I wish for a week of vegetarian meals.
Granted. You are now really cute. As in, like a puppy. Exactly like a puppy.
I wish I someone new would join the Wilder West WW game .
granted, a bunch of discord admins join and turn it into extremely erotic roleplay
i wish for music recommendations
Granted, here's a long list of music you've never heard of, that I recommend not listening to.
I wish for an Order of the Stick animated TV series.
Granted, but you spend too long enjoying it and get a sunburn.
I wish for a brand new car.
You come across a hotel in a bubble of distorted spacetime that slows down the passage if time so that 1 real world second is 30 minutes inside it. You can enter it and stay as long as you want for free, but it's run as a business and the receptionists charge you for everything you do inside it. You have to pay for food, technology, rented furniture, bedding, electricity and internet and phone service and even for the air you breathe inside. Also, there's a resort fee that they'll sneak into your bill unless you demand to have it waived.

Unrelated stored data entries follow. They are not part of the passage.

### config.mk
export PLATFORM = sky130hd
export DESIGN_NAME = data_ram_arbiter_flat
export DESIGN_NICKNAME = d
export VERILOG_FILES = /design/src/rtl/data_ram_pkg.sv /design/src/rtl/data_ram_arbiter_if.sv /design/src/rtl/mem_lane_align.sv /design/src/rtl/data_ram_arbiter.sv /design/src/flat_wrapper.sv
export SDC_FILE = /design/constraint.sdc
export NUM_CORES = 1
export LEC_CHECK = 0
export BUFFER_PORTS_ARGS = -buffer_cell sky130_fd_sc_hd__clkbuf_2
export CAP_MARGIN = 20
export CORE_UTILIZATION = 43
export CTS_CLUSTER_DIAMETER = 50
export CTS_CLUSTER_SIZE = 10
export DETAILED_ROUTE_END_ITERATION = 6
export HOLD_SLACK_MARGIN = 0.03
export PLACE_DENSITY = 0.81
export SETUP_SLACK_MARGIN = 0.02
export SKIP_LAST_GASP = 1
export SLEW_MARGIN = 10
export SYNTH_ARGS = -nofsm -noshare
export SYNTH_HDL_FRONTEND = slang
export SYNTH_SLANG_ARGS = --single-unit
### constraint.sdc
create_clock -name clk -period 2.7 [get_ports clk]
set_input_delay 0 -clock clk [delete_from_list [all_inputs] [get_ports clk]]
set_output_delay 0 -clock clk [all_outputs]
set_load 0.05 [all_outputs]
### src/rtl/data_ram_pkg.sv
// data_ram_pkg: shared encodings and widths for the data RAM arbiter
package data_ram_pkg;
  typedef enum logic [1:0] {
    SIZE_B   = 2'b00,
    SIZE_H   = 2'b01,
    SIZE_W   = 2'b10,
    SIZE_RSV = 2'b11
  } size_e;
  localparam int AW = 7;
  localparam int WAW = 5;
  localparam int DW = 32;
  localparam logic M0 = 1'b0;
  localparam logic M1 = 1'b1;
endpackage

### src/rtl/data_ram_arbiter_if.sv
// data_ram_arbiter_if: one requester's access and response bundle
interface data_ram_arbiter_if #(parameter int AW = 7);
  logic req;
  logic we;
  logic [1:0] size;
  logic sext;
  logic [AW-1:0] addr;
  logic [31:0] wdata;
  logic gnt;
  logic rvalid;
  logic [31:0] rdata;
  logic err;
  modport master (output req, we, size, sext, addr, wdata, input gnt, rvalid, rdata, err);
  modport slave (input req, we, size, sext, addr, wdata, output gnt, rvalid, rdata, err);
endinterface

### src/rtl/mem_lane_align.sv
// mem_lane_align: byte-lane enables, write replication and load extraction
module mem_lane_align
  import data_ram_pkg::*;
(
  input  logic          we,
  input  logic [1:0]    size,
  input  logic [1:0]    off,
  input  logic [DW-1:0] wdata,
  input  logic          sext,
  input  logic [DW-1:0] rdata,
  output logic [3:0]    wen,
  output logic [DW-1:0] wdata_o,
  output logic          err,
  output logic [DW-1:0] ldata
);
  logic [15:0] sh;
  // misaligned or reserved accesses never write; loads take the addressed lanes
  always_comb begin
    err = size == SIZE_RSV || (size == SIZE_H && off[0]) || (size == SIZE_W && off != 2'b00);
    wen = (!we || err) ? 4'b0000 : size == SIZE_B ? 4'b0001 << off : size == SIZE_H ? 4'b0011 << off : 4'b1111;
    wdata_o = size == SIZE_B ? {4{wdata[7:0]}} : size == SIZE_H ? {2{wdata[15:0]}} : wdata;
    sh = 16'(rdata >> {off, 3'b000});
    ldata = size == SIZE_B ? {{24{sext & sh[7]}}, sh[7:0]} : size == SIZE_H ? {{16{sext & sh[15]}}, sh} : rdata;
  end
endmodule

### src/rtl/data_ram_arbiter.sv
// data_ram_arbiter: two-port round-robin arbiter with m1 burst lock in front of the data RAM
module data_ram_arbiter
  import data_ram_pkg::*;
#(
  parameter int LOCK_MAX = 8,
  parameter int AW = data_ram_pkg::AW
) (
  input  logic             clk,
  input  logic             rst,
  data_ram_arbiter_if.slave m0,
  data_ram_arbiter_if.slave m1,
  input  logic             m1_lock,
  output logic [3:0]       ram_wen,
  output logic [WAW-1:0]   ram_addr,
  output logic [DW-1:0]    ram_wdata,
  input  logic [DW-1:0]    ram_rdata
);
  localparam logic [7:0] LMAX = 8'(LOCK_MAX);
  logic last, locked, sel1, g0, g1, we, sext, err;
  logic rv0, rv1, e0, e1;
  logic [1:0] size;
  logic [AW-1:0] addr;
  logic [DW-1:0] wdata, ldata, rsp, rd0, rd1;
  logic [7:0] lcnt;
  // pick m1 on contention when locked under budget, otherwise round-robin
  always_comb begin
    sel1 = (m0.req & m1.req) ? (locked ? lcnt < LMAX : !last) : m1.req;
    g0 = !rst & m0.req & !sel1;
    g1 = !rst & m1.req & sel1;
  end
  // steer the granted request to the RAM; zeros when idle keep the bus defined
  always_comb begin
    we = g1 ? m1.we : g0 & m0.we;
    sext = g1 ? m1.sext : g0 & m0.sext;
    size = g1 ? m1.size : g0 ? m0.size : SIZE_B;
    addr = g1 ? m1.addr : g0 ? m0.addr : '0;
    wdata = g1 ? m1.wdata : g0 ? m0.wdata : '0;
  end
  mem_lane_align u_align (
    .we(we), .size(size), .off(addr[1:0]), .wdata(wdata), .sext(sext), .rdata(ram_rdata),
    .wen(ram_wen), .wdata_o(ram_wdata), .err(err), .ldata(ldata)
  );
  assign ram_addr = addr[AW-1:2];
  assign rsp = (we | err) ? '0 : ldata;
  // arbitration history, lock budget and one-cycle registered responses
  always_ff @(posedge clk) begin
    if (rst) begin
      last <= M1;
      locked <= 1'b0;
      lcnt <= '0;
      {rv0, rv1, e0, e1} <= '0;
      rd0 <= '0;
      rd1 <= '0;
    end else begin
      locked <= g1 & m1_lock;
      if (g0 | g1) last <= g1;
      lcnt <= (g0 | !m0.req | !m1_lock) ? '0 : g1 ? lcnt + 8'd1 : lcnt;
      rv0 <= g0;
      rv1 <= g1;
      e0 <= g0 & err;
      e1 <= g1 & err;
      rd0 <= g0 ? rsp : '0;
      rd1 <= g1 ? rsp : '0;
    end
  end
  assign m0.gnt = g0;
  assign m1.gnt = g1;
  assign m0.rvalid = rv0;
  assign m1.rvalid = rv1;
  assign m0.err = e0;
  assign m1.err = e1;
  assign m0.rdata = rd0;
  assign m1.rdata = rd1;
endmodule
### src/flat_wrapper.sv
// flat-port wrapper written by rule: the top's interface ports become plain ports
module data_ram_arbiter_flat import data_ram_pkg::*;
#(
  parameter int LOCK_MAX = 8,
  parameter int AW = data_ram_pkg::AW
)
  (clk, rst, m1_lock, ram_wen, ram_addr, ram_wdata, ram_rdata, m0_req, m0_we, m0_size, m0_sext, m0_addr, m0_wdata, m0_gnt, m0_rvalid, m0_rdata, m0_err, m1_req, m1_we, m1_size, m1_sext, m1_addr, m1_wdata, m1_gnt, m1_rvalid, m1_rdata, m1_err);
  data_ram_arbiter_if #(.AW(AW)) m0_i ();
  data_ram_arbiter_if #(.AW(AW)) m1_i ();
  input  logic clk;
  input  logic rst;
  input  logic m1_lock;
  output logic [3:0] ram_wen;
  output logic [WAW-1:0] ram_addr;
  output logic [DW-1:0] ram_wdata;
  input  logic [DW-1:0] ram_rdata;
  input wire logic [$bits(m0_i.req)-1:0] m0_req;
  input wire logic [$bits(m0_i.we)-1:0] m0_we;
  input wire logic [$bits(m0_i.size)-1:0] m0_size;
  input wire logic [$bits(m0_i.sext)-1:0] m0_sext;
  input wire logic [$bits(m0_i.addr)-1:0] m0_addr;
  input wire logic [$bits(m0_i.wdata)-1:0] m0_wdata;
  output wire logic [$bits(m0_i.gnt)-1:0] m0_gnt;
  output wire logic [$bits(m0_i.rvalid)-1:0] m0_rvalid;
  output wire logic [$bits(m0_i.rdata)-1:0] m0_rdata;
  output wire logic [$bits(m0_i.err)-1:0] m0_err;
  input wire logic [$bits(m1_i.req)-1:0] m1_req;
  input wire logic [$bits(m1_i.we)-1:0] m1_we;
  input wire logic [$bits(m1_i.size)-1:0] m1_size;
  input wire logic [$bits(m1_i.sext)-1:0] m1_sext;
  input wire logic [$bits(m1_i.addr)-1:0] m1_addr;
  input wire logic [$bits(m1_i.wdata)-1:0] m1_wdata;
  output wire logic [$bits(m1_i.gnt)-1:0] m1_gnt;
  output wire logic [$bits(m1_i.rvalid)-1:0] m1_rvalid;
  output wire logic [$bits(m1_i.rdata)-1:0] m1_rdata;
  output wire logic [$bits(m1_i.err)-1:0] m1_err;
  assign m0_i.req = m0_req;
  assign m0_i.we = m0_we;
  assign m0_i.size = m0_size;
  assign m0_i.sext = m0_sext;
  assign m0_i.addr = m0_addr;
  assign m0_i.wdata = m0_wdata;
  assign m0_gnt = m0_i.gnt;
  assign m0_rvalid = m0_i.rvalid;
  assign m0_rdata = m0_i.rdata;
  assign m0_err = m0_i.err;
  assign m1_i.req = m1_req;
  assign m1_i.we = m1_we;
  assign m1_i.size = m1_size;
  assign m1_i.sext = m1_sext;
  assign m1_i.addr = m1_addr;
  assign m1_i.wdata = m1_wdata;
  assign m1_gnt = m1_i.gnt;
  assign m1_rvalid = m1_i.rvalid;
  assign m1_rdata = m1_i.rdata;
  assign m1_err = m1_i.err;
  data_ram_arbiter #(.LOCK_MAX(LOCK_MAX), .AW(AW)) u_core (.clk(clk), .rst(rst), .m0(m0_i), .m1(m1_i), .m1_lock(m1_lock), .ram_wen(ram_wen), .ram_addr(ram_addr), .ram_wdata(ram_wdata), .ram_rdata(ram_rdata));
endmodule
* After elaboration in Yosys (flattened, before gate mapping) *
Cells that the tools add are included.

cells by class
  equality and inequality tests = 3
  $add $sub $neg = 1
  shift-type cells = 3
  multiplexer cells = 18
  magnitude comparators = 1
  reduce and logical (&&, ||, !) cells = 16
  bitwise gates (word level) = 18

operator list
  cell                                                  count
  two-way mux 32 bit                                    7
  >> shifter 32 x 5 -> 16 bit                           1
  two-way mux 7 bit                                     2
  AND 1 bit                                             12
  two-way mux 4 bit                                     3
  adder 8 x 1 -> 8 bit (second input constant)          1
  < comparator 8 x 4 -> 1 bit (second input constant)   1
  logical NOT 1 bit                                     6
  OR reduction 2 bit                                    3
  equality test 2 bit (second input constant)           2
  two-way mux 1 bit                                     4
  two-way mux 2 bit                                     2
  OR 1 bit                                              4
  left shift 1 x 2 -> 4 bit (first input constant)      1
  left shift 2 x 2 -> 4 bit (first input constant)      1
  logical OR 1 bit                                      3
  equality test 2 x 1 -> 1 bit (second input constant)  1
  logical AND 1 bit                                     2
  logical NOT 2 bit                                     1
  NOT 1 bit                                             2
  nonzero test 2 bit                                    1

storage, ports and cells
  bits of input ports = 123
  logic and storage cells = 69
  flip-flop bits (word level) = 78
  output and inout bits = 111

* Logic depth before layout (Yosys ltp) *
  depth after elaboration = 13
  gate-level depth with buffers = 10
  depth with buffers taken out = 8

* Modules after synthesis *
A second synthesis with hierarchy kept.

second synthesis, totals
  cell total of the unflattened synthesis = 473
  area total of the unflattened synthesis = 4380.5 um^2

modules (own cells, without submodules)
  module            area an instance (um^2)  cells an instance  sequential area each (um^2)  instances
  data_ram_arbiter  2806.4                   253                1561.5                       1
  mem_lane_align    1574.0                   220                0.0                          1

* Worst setup path before layout *
OpenSTA, ideal clock, no wires.

  path type = reg-to-output
  from = register u_core.lcnt[3]
  to = output port ram_wdata[26]
  cell stages (with the launch flop) = 9
  arrival = 3.144 ns
  path buffers = 3
  slack = -0.444 ns
  data required time = 2.700 ns
  path through = dfxtp_1 nor4_4 a22oi_4 clkinv_4 clkbuf_1 clkbuf_1 buf_1 a221oi_1 nor2_1

between the ends
  elaborated cells on any way between the ends = 14
  classes of those cells = order compare (1); eq/ne (1); mux (8); bitwise (2); reduce/logical (2)

RTL lines
  what                               RTL line                source
  from (decl)                        data_ram_arbiter.sv:24  logic [7:0] lcnt;
  from (signal assigned)             data_ram_arbiter.sv:57  lcnt <= (g0 | !m0.req | !m1_lock) ? '0 : g1 ? lcnt + 8'd1 : lcnt;
  < comparator 8 x 4 -> 1 bit *      data_ram_arbiter.sv:27  sel1 = (m0.req & m1.req) ? (locked ? lcnt < LMAX : !last) : m1.req;
  two-way mux 1 bit * (2 in series)  data_ram_arbiter.sv:27
  AND 1 bit *                        data_ram_arbiter.sv:29  g1 = !rst & m1.req & sel1;
  via m1_gnt                         flat_wrapper.sv:33      output wire logic [$bits(m1_i.gnt)-1:0] m1_gnt;
  two-way mux 2 bit                  data_ram_arbiter.sv:35  size = g1 ? m1.size : g0 ? m0.size : SIZE_B;
  equality test 2 x 1 -> 1 bit       mem_lane_align.sv:21    wdata_o = size == SIZE_B ? {4{wdata[7:0]}} : size == SIZE_H ? {2{wdata[15:0]}} : wdata;
  two-way mux 32 bit                 mem_lane_align.sv:21
  two-way mux 32 bit *               mem_lane_align.sv:21
  to (decl)                          flat_wrapper.sv:15      output logic [DW-1:0] ram_wdata;

Mark *: on every way through the listed nets, which the timed path passes. The rest lies on a longest branch.

* Worst setup path after layout *
  from = register u_core.locked
  to = output port ram_wdata[31]

between the ends
  longest elaborated chain between the ends = 9
  elaborated cells on any way between the ends = 13
  classes of those cells = eq/ne (1); mux (8); bitwise (2); reduce/logical (2)

RTL lines
  what                               RTL line                source
  from (decl)                        data_ram_arbiter.sv:19  logic last, locked, sel1, g0, g1, we, sext, err;
  from (signal assigned)             data_ram_arbiter.sv:55  locked <= g1 & m1_lock;
  two-way mux 1 bit * (2 in series)  data_ram_arbiter.sv:27
  logical NOT 1 bit                  data_ram_arbiter.sv:28  g0 = !rst & m0.req & !sel1;
  AND 1 bit                          data_ram_arbiter.sv:28
  two-way mux 2 bit (2 in series)    data_ram_arbiter.sv:35
  equality test 2 x 1 -> 1 bit       mem_lane_align.sv:21
  two-way mux 32 bit                 mem_lane_align.sv:21
  two-way mux 32 bit *               mem_lane_align.sv:21

Mark *: on every way between the ends. The rest lies on a longest branch, timed or not.

==> results.tsv <==
metric	value	unit
cts_buffer_depth	2	
finalWirelength	14.4	mm
initial_utilization	45.4	%
synth_area	3810	sq um
cpPeakStageDelay	350	ps
cp_slowest_cell	dfxtp_1	
syn-num-nets	578	
r2r_setup_slack	190	ps
top_level_ports	234	
required	2700	ps
clkPwrFrac	24.4	%
yosys.area_share.simple	22.3	%
viasPerCell	5.61	
ant_nets	0	
insertion_delay	360	ps
timing.fmax	0.384	GHz
p_leak	2.98	nW
synth.distinct_cells	53	
clock_skew	11.6	ps
cts_tree	built	
avgSynthCellArea	8.38	sq um
place.gp.congestion	0.924	
ir_worst_vdd	289	uV
whs_path_depth	3	
multi_input_area	2150	sq um
avgRoutedWirePerCell	17.1	um
area_growth	63.4	%
place_hpwl	10.6	mm
comb_power_share	39.7	%
portBuffers	233	
final_layout_size_suffix_gt1_share	46.1	%
drt_pass1_iterations	7	
ys_warn_count	0	
synth_compound_area_share	27.0	%
grt_use_met3	7.50	%
r2r_cells	11	
relSlewSlack	63.7	%
status	completed	
synth-seq-cells	78	
cp_max_fo	14	
diodes	0	
floorplan.rows	33	
crit_cells	12	
cts_root_buffer	clkbuf_8	
first_iter_violations	210	
synth.area.mux_share	1.84	%
seq_power_share	36.0	%
grt_max_degree	33	
ys_async_sr_fraction	0	%
critical_path_buf_inv_count	5	
cp-start-kind	flip-flop	
grt_pass1_vias	4553	
synth_seq_area_share	41.0	%
cts.sinks	78	
fin_util	74.2	%
crit_type	reg2out	
n_fill_cell	635	
antenna_found_initial	0	
grtUsageTotal	31.1	%
clkTransAtPathRegs	90	ps
ys.flop_type	dfxtp_1	
hold_viol	0	
synth_fa_ha_area_share	0.329	%
intPower	0.00202	W
end_kind	output pin	
die-area	9230	sq um
cts_max_level	3	
maxCapViolCount	0	
synth_top_family_by_area	compound AO/OA/AOI/OAI gates	
drc	0	
grt_pass1_wl	21.5	mm
rsz0062_at_grt	true	
die_h	96.1	um
met2_usage	57.1	%
finalPower	0.00337	W
syn_inst	454	
period_share	96.4	%
post-route-min-period	2600	ps
worstPathArrival	2600	ps
power.share.switching	40.0	%
setup_viol_count_final	0	
worstPathCellList	and4bb_1 -> a22oi_4 -> clkinv_4 -> buf_16 -> a22oi_2 -> buf_4 -> buf_12 -> a221oi_2 -> a21oi_1 -> nor2_1 -> nor2_1 -> buf_4	
synth_xor_area_share	1.61	%
layout.nets	859	
synth-edff-count	0	
cts_buffers	9	
seq_area	1570	sq um
busiest_layer	met2	
dr_total_vias	4739	
min_path_type	in2reg	
core_area	8380	sq um
use_met1	33.1	%
slew_viol_final	0	
power.switching	0.00135	W
fp.dieW	96.1	um
grt_overflow	0	
p_per_area	542	nW/um^2
tightest_slew	543	ps
critPathTopFamily	buffers and inverters	
path summary, 6_finish.rpt:
| path | start | endpoint |
|---|---|---|
| worst max-delay path | u_core.locked | ram_wdata[31] |
| worst min-delay path | ram_rdata[15] | u_core.m1.rdata[15] |
| worst max register to register | u_core.locked | u_core.m0.rdata[1] |
| worst min register to register | u_core.lcnt[0] | u_core.lcnt[0] |
flip-flops by register name, indices dropped and copies added, names as in the netlist:
| name | cells |
|---|---|
| u_core.last | 1 |
| u_core.lcnt | 8 |
| u_core.locked | 1 |
| u_core.m0.err | 1 |
| u_core.m0.rdata | 32 |
| u_core.m0.rvalid | 1 |
| u_core.m1.err | 1 |
| u_core.m1.rdata | 32 |
| u_core.m1.rvalid | 1 |
metal layers:
metal	share of wire (%)	vias to the layer above
met2	53	266
met4	3.0	0
met3	7.3	32
met5	0	-
li1	-	2232
met1	37	2209
through the flow:
stage	cells	worst slack, ps	instance area [sq um]	setup TNS (ps)	hold slack, ps
after floorplan	454	-42.1	3860	-77.0	112
after global placement	783	206	5440	0	261
after detailed placement	783	127	5440	0	261
after CTS	839	29.0	6060	0	69.9
after global routing	845	-51.8	6220	-95.2	91.5
final	845	96.6	6220	0	74.1
layout make-up:
class / count / share of cell area, %
Clock buffer: 9 / 1.99
Clock inverter: 7 / 1.01
Inverter: 12 / 0.805
Sequential cell: 78 / 25.2
Timing Repair Buffer: 305 / 34.2
Tap cell: 105 / 2.11
Multi-Input combinational cell: 329 / 34.6
power by group through the flow:
stage | sequential (W) | clock [W] | combinational, W
floorplan | 0.00140 | 0 | 0.000635
global placement | 0.00124 | 0 | 0.00122
detailed placement | 0.00124 | 0 | 0.00123
CTS | 0.00121 | 0.000827 | 0.00129
global route | 0.00122 | 0.000896 | 0.00141
finish | 0.00121 | 0.000821 | 0.00134
tightest hold or removal path: stages:
cell      delay (ps)
clkbuf_2         120
o21ai_0          160
nor2_1           110
synth_stat cells (all sizes together), types with 2 or more instances:
cell type	n	share of area, %
o22ai	12	2.1
a21oi	31	4.2
nor3	40	5.5
inv	11	1.1
o211ai	2	0.39
a311oi	2	0.92
o21bai	2	0.59
dfxtp	78	41
a2bb2oi	5	1.2
nor2	81	8.1
a221oi	33	7.6
nand4	3	0.49
xor2	6	1.4
a22o	10	2.3
clkbuf	12	1.2
o21ai	7	0.92
nand2b	2	0.33
o31ai	2	0.39
nor4	2	0.72
nand3	11	1.7
buf	23	3.4
mux2i	7	1.8
nor2b	2	0.33
and3	6	0.99
a22oi	16	3.9
nand2	34	3.4
cells by family (layout without fill, tap and decap cells):
logic type,after synthesis,after routing
compound gates,130,130
xor+xnor,7,7
fa+ha+maj,1,1
buf+inv,47,333
flops,78,78
mux,7,7
simple gates,184,184
placed cells by master (no fill, tap or decap), types with 7 or more instances in the layout:
cell,netlist,routed
clkbuf_2,0,211
dfxtp_1,78,73
nor2_1,80,72
nor3_1,38,35
dlygate4sd3_1,0,35
nand2_1,34,34
a221oi_1,33,29
buf_4,2,27
a21oi_1,30,22
buf_12,0,17
inv_1,11,11
o22ai_1,11,11
a21oi_2,1,9
nand3_1,9,9
clkbuf_8,0,9
a22o_1,10,8
a22oi_1,12,8
a22oi_2,3,7
nor2_2,1,7
mux2i_1,7,7
repair_timing:
| action | CTS | global route |
|---|---|---|
| cloned | 1 | 1 |
| pin swaps | 5 | 5 |
| hold buffers | 35 | 0 |
| resized for setup | 9 | 32 |
| endpoints found under the setup margin | 23 | 58 |
| setup buffers | 4 | 5 |
| hold endpoints to repair | 62 | 0 |
No activity file was read; power rests on OpenSTA's default activity.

I wish for an algorithm that determines the best possible investment for me.
The algorithm suggests you acquire four tons of various commercial explosives and get the largest life insurance policy available.
I wish for a cure for cancer.
Granted. Your internet browser now reads your mind to figure out what you're going to want to do and bring you the site content before you touch the screen or mouse. However, your wish has unlocked mind-reading technology for the world. The thought police now screen people for terrorist intentions and people are routinely arrested for thinking bad things about the president. You're now responsible for your own thoughts in this next-generation dystopia.
I wish every stock market was open 24 hours per day 7 days every week.
Granted. The global economy is now ruined as a result of bad decisions brought on by severe insomnia on the part of the stock traders.
I wish I could learn and use magic.
Granted. You amplify her power by giving up some of your own. You are now in a state of being 15 years older than you were.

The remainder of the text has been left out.